--- What to produce ---
Among the entries below, take the line with "dieArea_um2 = 9370" and the line with "clock_sinks = 111", and output them and every line between them exactly, with nothing else.

--- Data to use ---
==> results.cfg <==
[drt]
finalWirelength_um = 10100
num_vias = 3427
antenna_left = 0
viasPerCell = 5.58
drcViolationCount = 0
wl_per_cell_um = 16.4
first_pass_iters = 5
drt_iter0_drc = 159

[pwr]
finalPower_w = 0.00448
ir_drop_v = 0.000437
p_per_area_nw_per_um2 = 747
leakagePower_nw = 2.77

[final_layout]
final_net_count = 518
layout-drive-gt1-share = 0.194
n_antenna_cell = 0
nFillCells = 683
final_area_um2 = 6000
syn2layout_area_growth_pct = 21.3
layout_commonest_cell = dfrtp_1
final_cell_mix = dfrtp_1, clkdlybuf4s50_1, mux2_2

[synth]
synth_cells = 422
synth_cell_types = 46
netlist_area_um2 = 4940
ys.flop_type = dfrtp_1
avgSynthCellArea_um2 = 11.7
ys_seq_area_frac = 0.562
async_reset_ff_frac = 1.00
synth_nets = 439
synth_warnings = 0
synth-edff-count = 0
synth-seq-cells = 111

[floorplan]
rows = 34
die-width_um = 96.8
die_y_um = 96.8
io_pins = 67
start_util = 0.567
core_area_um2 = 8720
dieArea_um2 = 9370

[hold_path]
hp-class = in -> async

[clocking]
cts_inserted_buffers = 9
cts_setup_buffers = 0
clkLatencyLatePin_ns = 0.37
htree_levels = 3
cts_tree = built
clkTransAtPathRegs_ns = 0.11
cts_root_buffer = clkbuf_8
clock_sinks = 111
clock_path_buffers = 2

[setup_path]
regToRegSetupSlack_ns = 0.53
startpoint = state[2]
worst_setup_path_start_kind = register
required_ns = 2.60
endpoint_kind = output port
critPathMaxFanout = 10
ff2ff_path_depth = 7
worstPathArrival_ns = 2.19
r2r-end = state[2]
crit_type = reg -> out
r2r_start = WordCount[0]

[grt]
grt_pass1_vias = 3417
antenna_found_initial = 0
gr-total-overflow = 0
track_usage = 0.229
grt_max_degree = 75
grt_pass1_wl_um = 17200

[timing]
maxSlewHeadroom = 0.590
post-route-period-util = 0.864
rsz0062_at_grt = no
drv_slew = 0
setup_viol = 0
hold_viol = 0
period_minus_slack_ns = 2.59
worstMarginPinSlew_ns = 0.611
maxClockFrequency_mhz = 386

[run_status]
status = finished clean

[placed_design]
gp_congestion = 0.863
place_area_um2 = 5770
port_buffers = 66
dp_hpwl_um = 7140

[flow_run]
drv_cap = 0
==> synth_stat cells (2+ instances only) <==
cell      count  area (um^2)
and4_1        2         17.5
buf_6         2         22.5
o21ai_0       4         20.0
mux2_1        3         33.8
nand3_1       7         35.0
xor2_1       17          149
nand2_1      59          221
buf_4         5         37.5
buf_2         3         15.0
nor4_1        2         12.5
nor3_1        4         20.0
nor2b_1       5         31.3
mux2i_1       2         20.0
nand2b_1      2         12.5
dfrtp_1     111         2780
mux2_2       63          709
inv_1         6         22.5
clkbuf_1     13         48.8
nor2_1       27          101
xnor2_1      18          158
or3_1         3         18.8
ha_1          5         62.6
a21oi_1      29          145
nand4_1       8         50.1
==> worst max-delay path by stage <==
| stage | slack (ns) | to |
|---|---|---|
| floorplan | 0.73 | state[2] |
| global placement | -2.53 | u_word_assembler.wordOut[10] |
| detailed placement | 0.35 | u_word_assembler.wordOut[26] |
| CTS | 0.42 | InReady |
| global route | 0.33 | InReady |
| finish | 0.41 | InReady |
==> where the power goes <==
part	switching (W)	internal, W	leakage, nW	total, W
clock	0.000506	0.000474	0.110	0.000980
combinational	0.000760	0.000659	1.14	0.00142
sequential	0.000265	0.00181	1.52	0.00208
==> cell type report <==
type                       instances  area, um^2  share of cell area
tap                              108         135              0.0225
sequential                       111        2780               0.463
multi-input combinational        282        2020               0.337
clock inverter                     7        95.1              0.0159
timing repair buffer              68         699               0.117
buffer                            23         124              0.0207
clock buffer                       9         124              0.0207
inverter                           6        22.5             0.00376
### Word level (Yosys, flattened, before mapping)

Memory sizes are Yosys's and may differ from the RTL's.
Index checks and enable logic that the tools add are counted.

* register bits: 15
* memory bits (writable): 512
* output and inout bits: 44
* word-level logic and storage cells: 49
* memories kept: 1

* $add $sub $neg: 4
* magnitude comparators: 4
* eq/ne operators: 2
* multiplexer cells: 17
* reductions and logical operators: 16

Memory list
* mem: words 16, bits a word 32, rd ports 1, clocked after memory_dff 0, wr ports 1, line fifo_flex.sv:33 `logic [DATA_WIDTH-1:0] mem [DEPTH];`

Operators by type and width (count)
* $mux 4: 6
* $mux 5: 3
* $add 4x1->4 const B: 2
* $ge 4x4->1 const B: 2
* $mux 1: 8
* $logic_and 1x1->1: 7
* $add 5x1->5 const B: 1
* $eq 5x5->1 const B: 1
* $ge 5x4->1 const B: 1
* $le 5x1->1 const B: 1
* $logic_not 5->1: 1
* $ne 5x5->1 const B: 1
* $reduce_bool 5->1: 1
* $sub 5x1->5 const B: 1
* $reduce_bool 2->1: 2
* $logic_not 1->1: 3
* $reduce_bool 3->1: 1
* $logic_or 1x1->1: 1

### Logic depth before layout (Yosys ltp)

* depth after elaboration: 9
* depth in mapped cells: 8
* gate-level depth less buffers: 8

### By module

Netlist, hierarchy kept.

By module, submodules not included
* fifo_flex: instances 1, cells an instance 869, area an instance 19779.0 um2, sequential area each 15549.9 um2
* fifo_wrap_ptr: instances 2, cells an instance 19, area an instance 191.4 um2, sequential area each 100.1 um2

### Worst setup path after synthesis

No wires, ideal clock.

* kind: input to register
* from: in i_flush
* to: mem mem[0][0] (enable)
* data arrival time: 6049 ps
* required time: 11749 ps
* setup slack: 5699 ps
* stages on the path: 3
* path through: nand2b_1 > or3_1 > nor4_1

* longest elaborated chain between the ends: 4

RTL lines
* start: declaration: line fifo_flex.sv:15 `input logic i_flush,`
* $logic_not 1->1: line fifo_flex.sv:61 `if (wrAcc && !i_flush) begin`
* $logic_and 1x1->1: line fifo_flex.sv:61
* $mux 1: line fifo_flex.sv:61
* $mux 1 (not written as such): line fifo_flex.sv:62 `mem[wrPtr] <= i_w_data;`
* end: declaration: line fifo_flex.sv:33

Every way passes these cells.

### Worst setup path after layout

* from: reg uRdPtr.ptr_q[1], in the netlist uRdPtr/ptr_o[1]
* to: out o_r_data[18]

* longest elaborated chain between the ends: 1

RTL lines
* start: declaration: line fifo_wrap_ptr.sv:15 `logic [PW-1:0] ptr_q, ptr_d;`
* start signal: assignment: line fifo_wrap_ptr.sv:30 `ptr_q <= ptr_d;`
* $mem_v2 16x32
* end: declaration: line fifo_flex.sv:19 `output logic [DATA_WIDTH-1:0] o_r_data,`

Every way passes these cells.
$ cat src/flat_wrapper.sv
// flat-port wrapper written by rule: the top's interface ports become plain ports
module add_result_stage_flat 
#(
    parameter int WIDTH = 8,
    parameter int CNT_W = 8
)
  (clk, rst, clr, ovf_cnt, sticky_ovf, bus_in_valid, bus_a, bus_b, bus_sat_en, bus_out_ready, bus_in_ready, bus_out_valid, bus_out_sum, bus_out_ovf);
  add_result_stage_if #(.WIDTH(WIDTH)) bus_i ();
  input  logic clk;
  input  logic rst;
  input  logic clr;
  output logic [CNT_W-1:0] ovf_cnt;
  output logic sticky_ovf;
  input wire logic [$bits(bus_i.in_valid)-1:0] bus_in_valid;
  input wire logic [$bits(bus_i.a)-1:0] bus_a;
  input wire logic [$bits(bus_i.b)-1:0] bus_b;
  input wire logic [$bits(bus_i.sat_en)-1:0] bus_sat_en;
  input wire logic [$bits(bus_i.out_ready)-1:0] bus_out_ready;
  output wire logic [$bits(bus_i.in_ready)-1:0] bus_in_ready;
  output wire logic [$bits(bus_i.out_valid)-1:0] bus_out_valid;
  output wire logic [$bits(bus_i.out_sum)-1:0] bus_out_sum;
  output wire logic [$bits(bus_i.out_ovf)-1:0] bus_out_ovf;
  assign bus_i.in_valid = bus_in_valid;
  assign bus_i.a = bus_a;
  assign bus_i.b = bus_b;
  assign bus_i.sat_en = bus_sat_en;
  assign bus_i.out_ready = bus_out_ready;
  assign bus_in_ready = bus_i.in_ready;
  assign bus_out_valid = bus_i.out_valid;
  assign bus_out_sum = bus_i.out_sum;
  assign bus_out_ovf = bus_i.out_ovf;
  add_result_stage #(.WIDTH(WIDTH), .CNT_W(CNT_W)) u_core (.clk(clk), .rst(rst), .bus(bus_i), .clr(clr), .ovf_cnt(ovf_cnt), .sticky_ovf(sticky_ovf));
endmodule
### src/rtl/tpu_host_seq.sv
// Bus-initiator sequencer for the 8x8 systolic TPU: streams A/B/C operands in, fires matmul,
// waits the fixed run length, streams C out. Define TPU_HOST_CLEAR_C_EN to zero C instead of loading it.
module tpu_host_seq #(
    parameter int BITS_AB = 8,
    parameter int BITS_C  = 16,
    parameter int DIM     = 8,
    parameter int ADDRW   = 16,
    parameter int DATAW   = 64,
    parameter int MM_WAIT = 4 * DIM
) (
    input  logic             clk,
    input  logic             rst_n,
    input  logic             start,
    output logic             busy,
    output logic             done,
    input  logic             in_valid,
    output logic             in_ready,
    input  logic [DATAW-1:0] in_data,
    output logic             out_valid,
    input  logic             out_ready,
    output logic [DATAW-1:0] out_data,
    output logic             tpu_r_w,
    output logic [ADDRW-1:0] tpu_addr,
    output logic [DATAW-1:0] tpu_wdata,
    input  logic [DATAW-1:0] tpu_rdata
);

    localparam int RW     = $clog2(DIM);
    localparam int WW     = $clog2(MM_WAIT + 1);
    localparam int HALVES = (DIM * BITS_C) / DATAW;

    localparam logic [ADDRW-1:0] A_BASE     = ADDRW'('h100);
    localparam logic [ADDRW-1:0] B_BASE     = ADDRW'('h200);
    localparam logic [ADDRW-1:0] C_BASE     = ADDRW'('h300);
    localparam logic [ADDRW-1:0] MM_ADDR    = ADDRW'('h400);
    localparam logic [ADDRW-1:0] ROW_STRIDE = ADDRW'((DIM * BITS_AB) / 8);
    localparam logic [ADDRW-1:0] WORD_BYTES = ADDRW'(DATAW / 8);
    localparam logic [ADDRW-1:0] C_STRIDE   = ADDRW'(HALVES * (DATAW / 8));

    localparam logic [2:0] S_IDLE   = 3'd0;
    localparam logic [2:0] S_LOAD_A = 3'd1;
    localparam logic [2:0] S_LOAD_B = 3'd2;
    localparam logic [2:0] S_LOAD_C = 3'd3;
    localparam logic [2:0] S_MATMUL = 3'd4;
    localparam logic [2:0] S_WAIT   = 3'd5;
    localparam logic [2:0] S_READ_C = 3'd6;
    localparam logic [2:0] S_DONE   = 3'd7;

    logic [2:0]    state_q, state_d;
    logic [RW-1:0] row_q, row_d;
    logic          half_q, half_d;
    logic [WW-1:0] wait_q, wait_d;

    logic             row_last;
    logic             c_last;
    logic [ADDRW-1:0] a_addr;
    logic [ADDRW-1:0] b_addr;
    logic [ADDRW-1:0] c_addr;

    assign row_last = (row_q == RW'(DIM - 1));
    assign c_last   = row_last && (half_q == 1'(HALVES - 1));
    assign a_addr   = A_BASE + ADDRW'(row_q) * ROW_STRIDE;
    assign b_addr   = B_BASE + ADDRW'(row_q) * ROW_STRIDE;
    assign c_addr   = C_BASE + ADDRW'(row_q) * C_STRIDE + (half_q ? WORD_BYTES : '0);

    always_comb begin
        state_d   = state_q;
        row_d     = row_q;
        half_d    = half_q;
        wait_d    = wait_q;
        busy      = (state_q != S_IDLE);
        done      = (state_q == S_DONE);
        in_ready  = 1'b0;
        out_valid = 1'b0;
        out_data  = '0;
        tpu_r_w   = 1'b0;
        tpu_addr  = '0;
        tpu_wdata = '0;

        case (state_q)
            S_IDLE: begin
                row_d  = '0;
                half_d = 1'b0;
                wait_d = '0;
                if (start) begin
                    state_d = S_LOAD_A;
                end
            end

            S_LOAD_A, S_LOAD_B: begin
                in_ready = 1'b1;
                // Bus stays idle on bubbles: the TPU's B shifter moves on any B-address cycle.
                if (in_valid) begin
                    tpu_r_w   = 1'b1;
                    tpu_addr  = (state_q == S_LOAD_A) ? a_addr : b_addr;
                    tpu_wdata = in_data;
                    row_d     = row_q + RW'(1);
                    if (row_last) begin
                        row_d   = '0;
                        state_d = (state_q == S_LOAD_A) ? S_LOAD_B : S_LOAD_C;
                    end
                end
            end

            S_LOAD_C: begin
`ifdef TPU_HOST_CLEAR_C_EN
                tpu_r_w   = 1'b1;
                tpu_addr  = c_addr;
                tpu_wdata = '0;
                half_d    = ~half_q;
                if (half_q) begin
                    row_d = row_q + RW'(1);
                end
                if (c_last) begin
                    row_d   = '0;
                    half_d  = 1'b0;
                    state_d = S_MATMUL;
                end
`else
                in_ready = 1'b1;
                if (in_valid) begin
                    tpu_r_w   = 1'b1;
                    tpu_addr  = c_addr;
                    tpu_wdata = in_data;
                    half_d    = ~half_q;
                    if (half_q) begin
                        row_d = row_q + RW'(1);
                    end
                    if (c_last) begin
                        row_d   = '0;
                        half_d  = 1'b0;
                        state_d = S_MATMUL;
                    end
                end
`endif
            end

            S_MATMUL: begin
                tpu_r_w  = 1'b1;
                tpu_addr = MM_ADDR;
                wait_d   = WW'(MM_WAIT);
                state_d  = S_WAIT;
            end

            S_WAIT: begin
                wait_d = wait_q - WW'(1);
                if (wait_q == WW'(1)) begin
                    state_d = S_READ_C;
                end
            end

            S_READ_C: begin
                out_valid = 1'b1;
                tpu_addr  = c_addr;
                out_data  = tpu_rdata;
                if (out_ready) begin
                    half_d = ~half_q;
                    if (half_q) begin
                        row_d = row_q + RW'(1);
                    end
                    if (c_last) begin
                        row_d   = '0;
                        half_d  = 1'b0;
                        state_d = S_DONE;
                    end
                end
            end

            S_DONE: begin
                state_d = S_IDLE;
            end

            default: begin
                state_d = S_IDLE;
            end
        endcase
    end

    always_ff @(posedge clk or negedge rst_n) begin
        if (!rst_n) begin
            state_q <= S_IDLE;
            row_q   <= '0;
            half_q  <= 1'b0;
            wait_q  <= '0;
        end else begin
            state_q <= state_d;
            row_q   <= row_d;
            half_q  <= half_d;
            wait_q  <= wait_d;
        end
    end

endmodule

--- Exercise answer ---
dieArea_um2 = 9370

[hold_path]
hp-class = in -> async

[clocking]
cts_inserted_buffers = 9
cts_setup_buffers = 0
clkLatencyLatePin_ns = 0.37
htree_levels = 3
cts_tree = built
clkTransAtPathRegs_ns = 0.11
cts_root_buffer = clkbuf_8
clock_sinks = 111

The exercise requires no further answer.